Athletics: Greene objects to Jones absence from 'three-hour Olympics'

The Weltklasse meeting in Zurich, traditionally known as the 'three-hour Olympics' because of its quality and intensity, will tonight offer Olympians travelling on to Athens next week a searching test of their preparations.

Maurice Greene, beaten twice in Europe since arriving to prepare for the Games which start a week today, will face the man who consigned him to defeat at Crystal Palace last week, Jamaica's Asafa Powell, in a 100 metres that contains most of the obvious Olympic contenders other than the man currently leading the world rankings, Shawn Crawford.

But Greene, who appears supremely confident that he is in shape to retain his Olympic 100m title after regaining the form he displayed before breaking his leg in a motorbike accident two years ago, expressed disappointment yesterday on behalf of another prospective Olympian who has been denied a chance to perform in the intense atmosphere of the Letzigrund Stadium, fellow American Marion Jones.

The triple Olympic champion, who has qualified for just one individual event in Athens, the long jump, was told by the Weltklasse organiser, Hansjorg Wirz, last week that neither she nor the former world indoor 200m champion Michelle Collins were welcome at the meeting because they had doping allegations hanging over their heads.

While this is true of Collins, who faces a possible life ban for doping offences, it is not actually true of Jones, who has not been charged with any incursion of the rules, albeit that she is under close scrutiny from federal agents working on the case against the Balco lab in San Francisco which has already left her partner, the world 100m record holder Tim Montgomery, facing a life ban.
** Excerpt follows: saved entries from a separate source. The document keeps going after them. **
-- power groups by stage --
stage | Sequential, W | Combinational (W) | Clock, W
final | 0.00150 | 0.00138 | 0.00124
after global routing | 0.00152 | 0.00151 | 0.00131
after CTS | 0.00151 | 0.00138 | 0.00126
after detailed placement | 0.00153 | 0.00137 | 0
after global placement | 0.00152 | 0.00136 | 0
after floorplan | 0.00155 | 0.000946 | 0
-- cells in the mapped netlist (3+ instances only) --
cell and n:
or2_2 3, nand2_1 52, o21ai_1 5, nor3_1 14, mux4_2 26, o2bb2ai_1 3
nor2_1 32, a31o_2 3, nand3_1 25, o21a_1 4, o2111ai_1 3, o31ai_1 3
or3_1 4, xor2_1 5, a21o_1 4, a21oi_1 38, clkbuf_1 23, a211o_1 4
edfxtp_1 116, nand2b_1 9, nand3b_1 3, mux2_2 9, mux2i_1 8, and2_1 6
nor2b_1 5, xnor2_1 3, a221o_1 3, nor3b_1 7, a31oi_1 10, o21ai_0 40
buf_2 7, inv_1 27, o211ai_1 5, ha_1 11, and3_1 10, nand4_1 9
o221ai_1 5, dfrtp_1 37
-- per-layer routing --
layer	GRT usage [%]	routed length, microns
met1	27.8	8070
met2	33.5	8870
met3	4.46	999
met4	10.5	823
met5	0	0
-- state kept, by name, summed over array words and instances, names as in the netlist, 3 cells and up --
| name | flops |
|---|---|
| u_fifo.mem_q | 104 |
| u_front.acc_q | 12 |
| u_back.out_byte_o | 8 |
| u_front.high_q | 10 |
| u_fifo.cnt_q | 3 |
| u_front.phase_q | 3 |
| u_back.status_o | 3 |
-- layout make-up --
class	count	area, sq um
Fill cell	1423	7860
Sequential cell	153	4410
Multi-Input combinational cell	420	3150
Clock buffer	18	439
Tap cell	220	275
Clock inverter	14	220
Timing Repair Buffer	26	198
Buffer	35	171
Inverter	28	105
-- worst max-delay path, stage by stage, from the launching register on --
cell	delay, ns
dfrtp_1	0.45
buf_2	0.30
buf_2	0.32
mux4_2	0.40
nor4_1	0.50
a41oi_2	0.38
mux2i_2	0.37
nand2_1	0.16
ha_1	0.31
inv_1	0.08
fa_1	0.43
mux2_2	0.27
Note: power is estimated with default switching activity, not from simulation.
## config.mk

```make
export PLATFORM = sky130hd
export DESIGN_NAME = station_table_with_aging_unit
export DESIGN_NICKNAME = d
export VERILOG_FILES = /design/src/rtl/core/stwa_pkg.sv /design/src/rtl/core/stwa_cmp_unit.sv /design/src/rtl/core/station_table_with_aging_unit.sv
export SDC_FILE = /design/constraint.sdc
export NUM_CORES = 2
export LEC_CHECK = 0
export BUFFER_PORTS_ARGS = -buffer_cell sky130_fd_sc_hd__buf_2
export CAP_MARGIN = 5
export CORE_MARGIN = 2
export CORE_UTILIZATION = 45
export CTS_CLUSTER_DIAMETER = 100
export DETAILED_ROUTE_END_ITERATION = 8
export SLEW_MARGIN = 20
export SYNTH_ARGS = -nofsm -noshare
export SYNTH_HDL_FRONTEND = slang
export SYNTH_SLANG_ARGS = --single-unit
```

## constraint.sdc

```tcl
create_clock -name clock -period 17.2 [get_ports clock]
set_input_delay 4.3 -clock clock [delete_from_list [all_inputs] [get_ports clock]]
set_output_delay 4.3 -clock clock [all_outputs]
set_load 0.005 [all_outputs]
```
Greene believes Jones was harshly treated. "It is sad for our sport," he said. "She is a person who the fans love to see. She doesn't have anything [doping charges] on her and they don't want her here. I think it is a sad situation."

When asked if he would have permitted Jones to compete, Greene responded: "We have to abide by him [Wirz]. That is up to the meet director. That is their business. My business is to come out here, run fast, put on a great show and win, and that is what I plan on doing."
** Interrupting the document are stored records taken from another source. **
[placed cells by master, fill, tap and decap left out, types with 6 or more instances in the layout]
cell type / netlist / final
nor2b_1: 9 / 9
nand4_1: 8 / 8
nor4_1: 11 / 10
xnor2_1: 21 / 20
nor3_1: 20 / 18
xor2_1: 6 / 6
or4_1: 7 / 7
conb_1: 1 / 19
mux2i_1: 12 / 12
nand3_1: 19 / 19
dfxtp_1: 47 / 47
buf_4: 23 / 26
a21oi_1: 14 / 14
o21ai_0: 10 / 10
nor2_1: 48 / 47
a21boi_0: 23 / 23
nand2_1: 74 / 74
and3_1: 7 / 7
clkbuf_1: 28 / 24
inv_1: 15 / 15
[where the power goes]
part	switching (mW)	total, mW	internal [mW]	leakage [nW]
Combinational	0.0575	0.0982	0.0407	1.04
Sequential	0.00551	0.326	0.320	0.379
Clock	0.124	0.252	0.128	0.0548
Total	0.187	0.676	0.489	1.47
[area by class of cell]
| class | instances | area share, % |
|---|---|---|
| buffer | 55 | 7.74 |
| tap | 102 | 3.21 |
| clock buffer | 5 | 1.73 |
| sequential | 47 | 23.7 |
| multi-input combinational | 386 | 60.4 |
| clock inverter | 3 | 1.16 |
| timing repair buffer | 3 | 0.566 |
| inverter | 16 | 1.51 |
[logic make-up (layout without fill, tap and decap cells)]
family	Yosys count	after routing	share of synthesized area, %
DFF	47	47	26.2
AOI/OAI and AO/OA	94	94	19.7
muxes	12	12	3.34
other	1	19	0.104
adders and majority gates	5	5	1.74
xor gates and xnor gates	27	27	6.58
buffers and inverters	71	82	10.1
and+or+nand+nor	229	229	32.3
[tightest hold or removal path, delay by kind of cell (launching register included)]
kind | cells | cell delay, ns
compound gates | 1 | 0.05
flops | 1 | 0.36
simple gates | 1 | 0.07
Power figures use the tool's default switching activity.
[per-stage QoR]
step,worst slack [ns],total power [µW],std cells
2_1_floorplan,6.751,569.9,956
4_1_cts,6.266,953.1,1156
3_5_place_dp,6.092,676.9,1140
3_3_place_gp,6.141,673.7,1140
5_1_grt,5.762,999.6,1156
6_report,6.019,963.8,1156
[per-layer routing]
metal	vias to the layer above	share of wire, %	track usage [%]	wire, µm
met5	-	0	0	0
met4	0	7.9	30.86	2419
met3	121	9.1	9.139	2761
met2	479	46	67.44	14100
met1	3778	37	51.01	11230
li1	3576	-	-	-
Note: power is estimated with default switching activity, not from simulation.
[config.mk]
export PLATFORM = sky130hd
export DESIGN_NAME = crc_hex_frame_transmitter
export DESIGN_NICKNAME = d
export VERILOG_FILES = /design/src/rtl/chft_pkg.sv /design/src/rtl/chft_seq.sv /design/src/rtl/crc_hex_frame_transmitter.sv
export SDC_FILE = /design/constraint.sdc
export NUM_CORES = 1
export LEC_CHECK = 0
export BUFFER_PORTS_ARGS = -buffer_cell sky130_fd_sc_hd__buf_2
export CAP_MARGIN = 0
export CORE_MARGIN = 1.5
export CORE_UTILIZATION = 57
export CTS_BUF_LIST = sky130_fd_sc_hd__clkbuf_8
export CTS_CLUSTER_DIAMETER = 60
export DETAILED_ROUTE_END_ITERATION = 6
export GPL_TIMING_DRIVEN = 1
export HOLD_SLACK_MARGIN = 0.15
export PLACE_DENSITY = 0.78
export SYNTH_ARGS = -nofsm -noshare
export SYNTH_HDL_FRONTEND = slang
export SYNTH_SLANG_ARGS = --single-unit
[constraint.sdc]
create_clock -name clk -period 3.15 [get_ports clk]
set_input_delay 0.4725 -clock clk [delete_from_list [all_inputs] [get_ports clk]]
set_output_delay 0.4725 -clock clk [all_outputs]
set_load 0.05 [all_outputs]
==> src/sv/clx_pkg.sv <==
// shared types, token codes and name tables for the c-subset lexer
package clx_pkg;

  localparam int NAME_BUF_DEPTH_DEF = 8;
  localparam int QUEUE_DEPTH = 4;

  // scanner modes
  typedef enum logic [3:0] {
    M_IDLE, M_PLUS, M_EQ, M_BANG, M_LT, M_GT, M_NUMBER, M_IDENT, M_HASH,
    M_DIRECTIVE, M_INCL, M_PATH, M_CHAR, M_CHAR_ESC, M_STRING
  } mode_t;

  // record types
  localparam logic [1:0] R_LEXEME = 2'd0;
  localparam logic [1:0] R_END    = 2'd1;
  localparam logic [1:0] R_EOF    = 2'd2;

  // token kinds
  localparam logic [5:0] K_IDENT    = 6'd0;
  localparam logic [5:0] K_NUMBER   = 6'd1;
  localparam logic [5:0] K_STRING   = 6'd2;
  localparam logic [5:0] K_CHAR     = 6'd3;
  localparam logic [5:0] K_LPAREN   = 6'd4;
  localparam logic [5:0] K_RPAREN   = 6'd5;
  localparam logic [5:0] K_LBRACE   = 6'd6;
  localparam logic [5:0] K_RBRACE   = 6'd7;
  localparam logic [5:0] K_SEMI     = 6'd8;
  localparam logic [5:0] K_COLON    = 6'd9;
  localparam logic [5:0] K_COMMA    = 6'd10;
  localparam logic [5:0] K_DOT      = 6'd11;
  localparam logic [5:0] K_PLUS     = 6'd12;
  localparam logic [5:0] K_PLUS_EQ  = 6'd13;
  localparam logic [5:0] K_MINUS    = 6'd14;
  localparam logic [5:0] K_STAR     = 6'd15;
  localparam logic [5:0] K_ASSIGN   = 6'd16;
  localparam logic [5:0] K_EQ_EQ    = 6'd17;
  localparam logic [5:0] K_NOT_EQ   = 6'd18;
  localparam logic [5:0] K_LT       = 6'd19;
  localparam logic [5:0] K_LE       = 6'd20;
  localparam logic [5:0] K_GT       = 6'd21;
  localparam logic [5:0] K_GE       = 6'd22;
  localparam logic [5:0] K_KW_BASE  = 6'd23;
  localparam logic [5:0] K_DIR_BASE = 6'd44;
  localparam logic [5:0] K_EOF      = 6'd54;

  localparam int NUM_KW  = 21;
  localparam int NUM_DIR = 10;
  localparam int MAX_NAME = 8;

  // names right-aligned in 64 bits, first char at the top of the used bytes
  localparam logic [63:0] KW_STR [NUM_KW] = '{
    "int", "char", "float", "double", "void", "short", "long", "signed",
    "unsigned", "if", "else", "switch", "case", "default", "while", "do",
    "for", "continue", "break", "return", "const"
  };
  localparam int KW_LEN [NUM_KW] = '{
    3, 4, 5, 6, 4, 5, 4, 6, 8, 2, 4, 6, 4, 7, 5, 2, 3, 8, 5, 6, 5
  };
  localparam logic [63:0] DIR_STR [NUM_DIR] = '{
    "include", "define", "ifdef", "ifndef", "endif", "if", "else", "elif",
    "pragma", "undef"
  };
  localparam int DIR_LEN [NUM_DIR] = '{7, 6, 5, 6, 5, 2, 4, 4, 6, 5};

  typedef struct packed {
    logic [1:0] rtype;
    logic [7:0] lex;
    logic [5:0] kind;
  } rec_t;

  // all records caused by one item
  typedef struct packed {
    logic [2:0]      cnt;
    rec_t [3:0]      recs;
  } bundle_t;

  function automatic rec_t mk_rec(logic [1:0] t, logic [7:0] b, logic [5:0] k);
    rec_t r;
    r.rtype = t;
    r.lex = b;
    r.kind = k;
    return r;
  endfunction

  function automatic logic [7:0] escape_map(logic [7:0] b);
    logic [7:0] r;
    case (b)
      "n": r = 8'd10;
      "r": r = 8'd13;
      "t": r = 8'd9;
      "0": r = 8'd0;
      "f": r = 8'd12;
      "a": r = 8'd7;
      default: r = b;
    endcase
    return r;
  endfunction

  function automatic logic is_letter(logic [7:0] b);
    return (b >= "a" && b <= "z") || (b >= "A" && b <= "Z") || b == "_";
  endfunction

  function automatic logic is_num(logic [7:0] b);
    return b >= "0" && b <= "9";
  endfunction

endpackage
### config.mk
export PLATFORM = sky130hd
export DESIGN_NAME = rank_filter_3x3
export DESIGN_NICKNAME = d
export VERILOG_FILES = /design/src/hdl/rf3_pkg.sv /design/src/hdl/rf3_rank.sv /design/src/hdl/rank_filter_3x3.sv
export SDC_FILE = /design/constraint.sdc
export NUM_CORES = 1
export LEC_CHECK = 0
export ABC_AREA = 1
export BUFFER_PORTS_ARGS = -buffer_cell sky130_fd_sc_hd__buf_2
export CAP_MARGIN = 15
export CORE_MARGIN = 3
export CORE_UTILIZATION = 55
export CTS_BUF_LIST = sky130_fd_sc_hd__clkbuf_4 sky130_fd_sc_hd__clkbuf_8
export CTS_CLUSTER_DIAMETER = 200
export DETAILED_ROUTE_END_ITERATION = 8
export PLACE_DENSITY_LB_ADDON = 0.05
export REMOVE_ABC_BUFFERS = 1
export SYNTH_ARGS = -nofsm -noshare
export SYNTH_HDL_FRONTEND = slang
export SYNTH_SLANG_ARGS = --single-unit
### constraint.sdc
create_clock -name clock -period 13.2 [get_ports clock]
set_clock_uncertainty 0.2 [all_clocks]
set_input_delay 0.66 -clock clock [delete_from_list [all_inputs] [get_ports clock]]
set_output_delay 0.66 -clock clock [all_outputs]
set_load 0.01 [all_outputs]
### src/hdl/rf3_pkg.sv
`default_nettype none

package rf3_pkg;

   localparam int WINDOW_SIZE = 3;
   localparam int WIN_N       = WINDOW_SIZE * WINDOW_SIZE;
   localparam int PIX_W       = 8;
   localparam int MODE_W      = 2;

   typedef logic [PIX_W-1:0]  pix_type;
   typedef pix_type [WIN_N-1:0] win_type;
   typedef logic [MODE_W-1:0] mode_type;

   localparam mode_type MODE_MIN   = 2'd0;
   localparam mode_type MODE_MED   = 2'd1;
   localparam mode_type MODE_MAX   = 2'd2;
   localparam mode_type MODE_RESET = MODE_MED;

endpackage

`default_nettype wire

### src/hdl/rf3_rank.sv
`default_nettype none

module rf3_rank (
   input  wire rf3_pkg::win_type  win,
   input  wire                    is_border,
   input  wire rf3_pkg::mode_type rank_mode,
   output rf3_pkg::pix_type       filtered_pixel
);

   typedef struct packed {
      rf3_pkg::pix_type hi;
      rf3_pkg::pix_type mid;
      rf3_pkg::pix_type lo;
   } trio_type;

   function automatic rf3_pkg::pix_type min2(input rf3_pkg::pix_type a,
                                             input rf3_pkg::pix_type b);
      return (a < b) ? a : b;
   endfunction

   function automatic rf3_pkg::pix_type max2(input rf3_pkg::pix_type a,
                                             input rf3_pkg::pix_type b);
      return (a < b) ? b : a;
   endfunction

   // Three-input sorting network: three compare-exchange steps.
   function automatic trio_type sort3(input rf3_pkg::pix_type a,
                                      input rf3_pkg::pix_type b,
                                      input rf3_pkg::pix_type c);
      rf3_pkg::pix_type l1;
      rf3_pkg::pix_type h1;
      rf3_pkg::pix_type h2;
      trio_type         r;
      l1    = min2(a, b);
      h1    = max2(a, b);
      h2    = max2(h1, c);
      r.hi  = h2;
      r.lo  = min2(l1, min2(h1, c));
      r.mid = max2(l1, min2(h1, c));
      return r;
   endfunction

   trio_type row0;
   trio_type row1;
   trio_type row2;
   trio_type col_mid;
   trio_type med_trio;
   rf3_pkg::pix_type lo_max;
   rf3_pkg::pix_type hi_min;
   rf3_pkg::pix_type win_min;
   rf3_pkg::pix_type win_max;
   rf3_pkg::pix_type win_med;

   // Sort each row, then the median is the median of the largest row minimum,
   // the median of the row medians and the smallest row maximum.
   always_comb begin
      row0     = sort3(win[0], win[1], win[2]);
      row1     = sort3(win[3], win[4], win[5]);
      row2     = sort3(win[6], win[7], win[8]);
      lo_max   = max2(row0.lo, max2(row1.lo, row2.lo));
      hi_min   = min2(row0.hi, min2(row1.hi, row2.hi));
      col_mid  = sort3(row0.mid, row1.mid, row2.mid);
      med_trio = sort3(lo_max, col_mid.mid, hi_min);
      win_med  = med_trio.mid;
      win_min  = min2(row0.lo, min2(row1.lo, row2.lo));
      win_max  = max2(row0.hi, max2(row1.hi, row2.hi));
   end

   always_comb begin
      if (is_border) begin
         filtered_pixel = win[rf3_pkg::WIN_N / 2];
      end else begin
         case (rank_mode)
            rf3_pkg::MODE_MIN: filtered_pixel = win_min;
            rf3_pkg::MODE_MAX: filtered_pixel = win_max;
            default:           filtered_pixel = win_med;
         endcase
      end
   end

endmodule

`default_nettype wire

### src/hdl/rank_filter_3x3.sv
// Channel  Direction  Payload
// req_     in         tdata: win_0 .. win_8, 8 bits each; tuser: is_border
// rsp_     out        tdata: filtered_pixel
// csr_     in         data: rank_mode
//
// One window is accepted per clock while rsp_tready does not stall; each window
// goes through two register stages, one for the window and one for the result.
// The rank logic between the two registers is a fixed sorting network.
// Synchronous active-high reset empties both stages and sets the median mode.
// A stall on rsp_tready holds the result register and backs up into the
// window register before req_tready drops.
`default_nettype none

module rank_filter_3x3 (
   input  wire                         clock,
   input  wire                         reset,
   input  wire                         req_tvalid,
   output logic                        req_tready,
   // win_0 [7:0], win_1 [15:8], ... win_8 [71:64]
   input  wire [rf3_pkg::WIN_N*rf3_pkg::PIX_W-1:0] req_tdata,
   // is_border [0]
   input  wire                         req_tuser,
   output logic                        rsp_tvalid,
   input  wire                         rsp_tready,
   // filtered_pixel [7:0]
   output logic [rf3_pkg::PIX_W-1:0]   rsp_tdata,
   input  wire                         csr_valid,
   output logic                        csr_ready,
   input  wire  [rf3_pkg::MODE_W-1:0]  csr_data
);

   rf3_pkg::mode_type mode_ff;
   logic              win_valid_ff;
   rf3_pkg::win_type  win_ff;
   logic              border_ff;
   logic              rsp_valid_ff;
   rf3_pkg::pix_type  rsp_pixel_ff;
   rf3_pkg::pix_type  rsp_pixel_in;
   logic              rsp_load;
   logic              win_load;

   assign csr_ready = 1'b1;

   always_ff @(posedge clock) begin
      if (reset) begin
         mode_ff <= rf3_pkg::MODE_RESET;
      end else if (csr_valid) begin
         mode_ff <= csr_data;
      end
   end

   // The result register takes a new value whenever it is empty or drained.
   assign rsp_load   = !rsp_valid_ff || rsp_tready;
   assign win_load   = !win_valid_ff || rsp_load;
   assign req_tready = win_load;

   always_ff @(posedge clock) begin
      if (reset) begin
         win_valid_ff <= 1'b0;
      end else if (win_load) begin
         win_valid_ff <= req_tvalid;
      end
   end

   always_ff @(posedge clock) begin
      if (win_load && req_tvalid) begin
         win_ff    <= rf3_pkg::win_type'(req_tdata);
         border_ff <= req_tuser;
      end
   end

   rf3_rank u_rank (
      .win            (win_ff),
      .is_border      (border_ff),
      .rank_mode      (mode_ff),
      .filtered_pixel (rsp_pixel_in)
   );

   always_ff @(posedge clock) begin
      if (reset) begin
         rsp_valid_ff <= 1'b0;
      end else if (rsp_load) begin
         rsp_valid_ff <= win_valid_ff;
      end
   end

   always_ff @(posedge clock) begin
      if (rsp_load && win_valid_ff) begin
         rsp_pixel_ff <= rsp_pixel_in;
      end
   end

   assign rsp_tvalid = rsp_valid_ff;
   assign rsp_tdata  = rsp_pixel_ff;

endmodule

`default_nettype wire
==> flow_metrics.py <==
metrics = {
    "outcome": {
        "status": "complete, no violations",
    },
    "clock_tree": {
        "cts_max_level": 3,
        "clock-sinks": 85,
        "cts_root_buf": "clkbuf_8",
        "cts-hold-fix-buffers": 0,
        "cts_tree": "done",
        "cts_buffers": 9,
        "clk_pin_slew_worst_paths_ns": 0.11,
        "clk_latency_ns": 0.40,
        "clk_path_buf_depth": 2,
    },
    "synth": {
        "yosysSeqAreaShare_pct": 27.2,
        "async_flop_share_pct": 0,
        "synthFlopType": "edfxtp_1",
        "syn_inst": 1350,
        "yosysTopAreaCell": "edfxtp_1",
        "synth.area.top_cells": "edfxtp_1 26%, ha_1 19%, nand2_1 17%",
        "syn_area_per_cell_um2": 6.84,
        "yosys.cell_types.count": 33,
        "synth_warnings": 0,
        "synth_edf_count": 81,
        "ys_ff_latch": 85,
        "synth_area_um2": 9230,
        "synth_top_area_share_pct": 26.4,
    },
    "timing": {
        "maxSlewViolCount": 0,
        "maxSlewHeadroom_pct": 35.8,
        "layout_min_cycle_time_ns": 12.15,
        "final_hold_viol_count": 0,
        "setup_violations": 0,
        "max_clock_freq_mhz": 82.3,
        "finalSetupTns_ns": 0,
        "timing.final.crit_share_pct": 92.0,
        "fin_ws_ns": 1.05,
        "tightest_slew_ns": 0.959,
    },
    "detailed_routing": {
        "detail_route.wl_per_cell_um": 14.6,
        "ant_nets": 0,
        "wl_met3_um": 1600,
        "met1_length_um": 11400,
        "route.top_layer_used": "met4",
        "drc": 0,
        "route.vias.total": 8955,
        "finalWirelength_um": 24100,
        "drtPass1Iterations": 5,
        "drt_iter0_drc": 780,
        "vias_per_cell": 5.43,
        "routed-wl-met2_um": 10500,
    },
    "final_layout": {
        "design_area_um2": 10200,
        "num-nets-final": 1648,
        "diodes": 0,
        "n_fill_cell": 1558,
        "drive_gt1_share_pct": 12.8,
        "final_util_pct": 63.0,
        "syn_to_final_growth_pct": 10.4,
    },
    "die": {
        "io_pins": 91,
        "die_w_um": 136,
        "core_region_area_um2": 16200,
        "row_count": 46,
        "die_height_um": 136,
        "initial_core_util_pct": 57.1,
        "design.die.area_um2": 18400,
    },
    "global_routing": {
        "overflow": 0,
        "antenna_found_initial": 0,
        "grt_usage_pct": 26.8,
        "grt_pass1_vias": 8002,
        "grt_max_degree": 55,
        "grt_first_pass_wirelength_um": 38800,
    },
    "setup_path": {
        "cp_slowest_cell": "o21ai_0",
        "cp-start-kind": "flip-flop",
        "cp_slowest_stage_delay_ns": 0.46,
        "cp-end-kind": "flip-flop",
        "crit_arrival_ns": 12.19,
        "path_delay_family": "compound AO/OA/AOI/OAI gates",
        "critPathRequiredTime_ns": 13.24,
        "crit_type": "reg2reg",
        "cp_max_fo": 31,
        "crit_buf_inv": 8,
        "crit_path_frequent_cell": "nand2_1",
    },
    "place": {
        "io_buffers": 89,
        "dp_hpwl_um": 20000,
        "place_area_um2": 9910,
        "gp_congestion": 0.966,
        "dp_slack_ns": 0.242,
    },
    "hold_path": {
        "hold_class": "in2reg",
    },
    "flow_run": {
        "maxCapViolCount": 0,
    },
}
-- state kept, by name, summed over array words and instances, names as in the netlist --
| signal | cells |
|---|---|
| win_ff | 72 |
| rsp_tdata | 8 |
| rsp_tvalid | 1 |
| border_ff | 1 |
| mode_ff | 2 |
| win_valid_ff | 1 |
Greene's plans could be disrupted by the presence of Powell and the world champion, Kim Collins, of St Kitt's and Nevis.

Although Powell set an All Comers' record of 9.91sec at Crystal Palace to beat Greene, he still rates himself behind the Olympic champion. "There is a lot of pressure on me with everybody expecting me to win a gold medal in Athens but I just have to stay focused and not get nervous," Powell said. "Friday's race is like a little Olympic final with most of the fastest sprinters running, which will give a good idea of form before Athens. To be honest, I think Maurice Greene and Shawn Crawford are the favourites for the gold medal."

None of Britain's sprinters will be in Switzerland, but Kelly Holmes will be making another 1500m appearance against a field that also includes the British world bronze medallist Hayley Tullett.

Holmes remains uncertain over whether to run the 800m or 1500m in Athens, but tonight's event could be the one which settles the question in her mind.

Meanwhile, five athletes are still in contention for the $1m (£548,000) Golden League jackpot, which is shared among competitors who win each of their events at the six meetings.

Felix Sanchez will seek to extend his three-year unbeaten record in the 400 hurdles, while Sweden's triple jump world champion Christian Olsson, discus thrower Virgilijus Alekna, of Lithuania, women's world high jump champion Hestrie Cloete, of South Africa, and Tonique Williams-Darling, who will run in the 400 metres, are also still in the picture.